Architect and director of Woods Bagot’s global design studio, Domenic Alvaro
is one of the industry’s most original thinkers. Working across every imaginable sector
the world over, Alvaro’s design philosophy is simple: agitate traditional typologies.

  • Photography by Charles Dennington

  • Photography by Charles Dennington

  • Photography by Charles Dennington

*first-person interview, featuring Domenic Alvaro by Sophia Watson

“When I say ‘unique’ I’m referring to a design’s relevance and connection to its client, the brief or the specific location of the project. ‘Unique’ is the responsiveness to the needs of an individual project. And when you really tap in to the core nature of the brief, or the client or the site, then you end up finding its unique qualities.

I’m a true believer that buildings and interiors need to be and feel site specific; they need to have a sense of locality and place not just in terms of materiality, but largely through site and context.

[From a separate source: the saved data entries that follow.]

File: src/rtl/uart_tx_arbiter.sv
// uart_tx_arbiter: round-robin arbiter that lets two byte requesters share
// one UART transmitter. A granted byte is latched, started with a one-cycle
// tx_enable pulse, and acknowledged once the transmitter finishes. If the
// transmitter never reports busy within START_TO cycles, the byte is
// acknowledged anyway and the sticky err_to flag is raised.
module uart_tx_arbiter #(
  parameter int START_TO = 16
) (
  input  logic       clk,
  input  logic       n_rst,
  input  logic       req0,
  input  logic [7:0] data0,
  output logic       ack0,
  input  logic       req1,
  input  logic [7:0] data1,
  output logic       ack1,
  output logic       tx_enable,
  output logic [7:0] tx_data,
  input  logic       tx_busy,
  output logic [1:0] grant,
  output logic       err_to,
  input  logic       err_clr
);

  // Wide enough to hold START_TO itself; the counter saturates there.
  localparam int CW = (START_TO < 1) ? 1 : $clog2(START_TO + 1);
  localparam logic [CW-1:0] TO_MAX = CW'(START_TO);

  localparam logic [2:0] S_IDLE      = 3'd0;
  localparam logic [2:0] S_LOAD      = 3'd1;
  localparam logic [2:0] S_WAIT_BUSY = 3'd2;
  localparam logic [2:0] S_WAIT_DONE = 3'd3;
  localparam logic [2:0] S_ACK       = 3'd4;

  logic [2:0]    state_q, state_d;
  logic [1:0]    grant_q, grant_d;
  logic [7:0]    data_q,  data_d;
  logic [CW-1:0] cnt_q,   cnt_d;
  logic          last_q,  last_d;   // 1: requester 1 was served last
  logic          err_q,   err_d;

  logic          pick1;
  logic          timeout;
  logic [CW-1:0] cnt_inc;

  // Next-state, arbitration, start-timeout and error-flag logic.
  always_comb begin
    state_d = state_q;
    grant_d = grant_q;
    data_d  = data_q;
    cnt_d   = cnt_q;
    last_d  = last_q;
    timeout = 1'b0;
    // On a tie the requester that was not served last wins.
    pick1   = req1 & (~req0 | ~last_q);
    cnt_inc = (cnt_q == TO_MAX) ? cnt_q : cnt_q + CW'(1);

    case (state_q)
      S_IDLE: begin
        if (!tx_busy && (req0 || req1)) begin
          grant_d = pick1 ? 2'b10 : 2'b01;
          data_d  = pick1 ? data1 : data0;
          state_d = S_LOAD;
        end
      end
      S_LOAD: begin
        cnt_d   = '0;
        state_d = S_WAIT_BUSY;
      end
      S_WAIT_BUSY: begin
        if (tx_busy) begin
          state_d = S_WAIT_DONE;
        end else begin
          cnt_d = cnt_inc;
          if (cnt_inc == TO_MAX) begin
            timeout = 1'b1;
            state_d = S_ACK;
          end
        end
      end
      S_WAIT_DONE: begin
        if (!tx_busy) begin
          state_d = S_ACK;
        end
      end
      S_ACK: begin
        last_d  = grant_q[1];
        grant_d = 2'b00;
        state_d = S_IDLE;
      end
      default: begin
        grant_d = 2'b00;
        state_d = S_IDLE;
      end
    endcase

    // A timeout in the same cycle as a clear request keeps the flag set.
    if (timeout) begin
      err_d = 1'b1;
    end else if (err_clr) begin
      err_d = 1'b0;
    end else begin
      err_d = err_q;
    end
  end

  // State registers with asynchronous active-low reset.
  always_ff @(posedge clk or negedge n_rst) begin
    if (!n_rst) begin
      state_q <= S_IDLE;
      grant_q <= 2'b00;
      data_q  <= 8'h00;
      cnt_q   <= '0;
      last_q  <= 1'b1;
      err_q   <= 1'b0;
    end else begin
      state_q <= state_d;
      grant_q <= grant_d;
      data_q  <= data_d;
      cnt_q   <= cnt_d;
      last_q  <= last_d;
      err_q   <= err_d;
    end
  end

  // Pulses are pure state decodes, so reset clears them immediately.
  assign tx_enable = (state_q == S_LOAD);
  assign ack0      = (state_q == S_ACK) & grant_q[0];
  assign ack1      = (state_q == S_ACK) & grant_q[1];
  assign tx_data   = data_q;
  assign grant     = grant_q;
  assign err_to    = err_q;

endmodule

For example, we’re in the process of completing a transport project here in Sydney called Wynyard Walk, which is a transit orientated development. It’s a project that connects the city to Barangaroo. We need to, of course, make the site feel civic and public, but we also need to have a strong site response predicated by the brief. So how then do we create an architectural response so tailored that it creates a highly unique experiential result?

The interior for instance, is based on a really beautiful flow of language. It’s a transit-space. It enables the volume of around 22,000 people per hour to move from the city through to Barangaroo. It’s an important connector for the new direction of this city. It’s a big piece of infrastructure that sits partially underground and partially at a confluence of highways and plazas and other existing infrastructure throughout Sydney. So the question then becomes: how can you create a site-specific sense of place when your ‘place’ is made up of so many disparate pieces?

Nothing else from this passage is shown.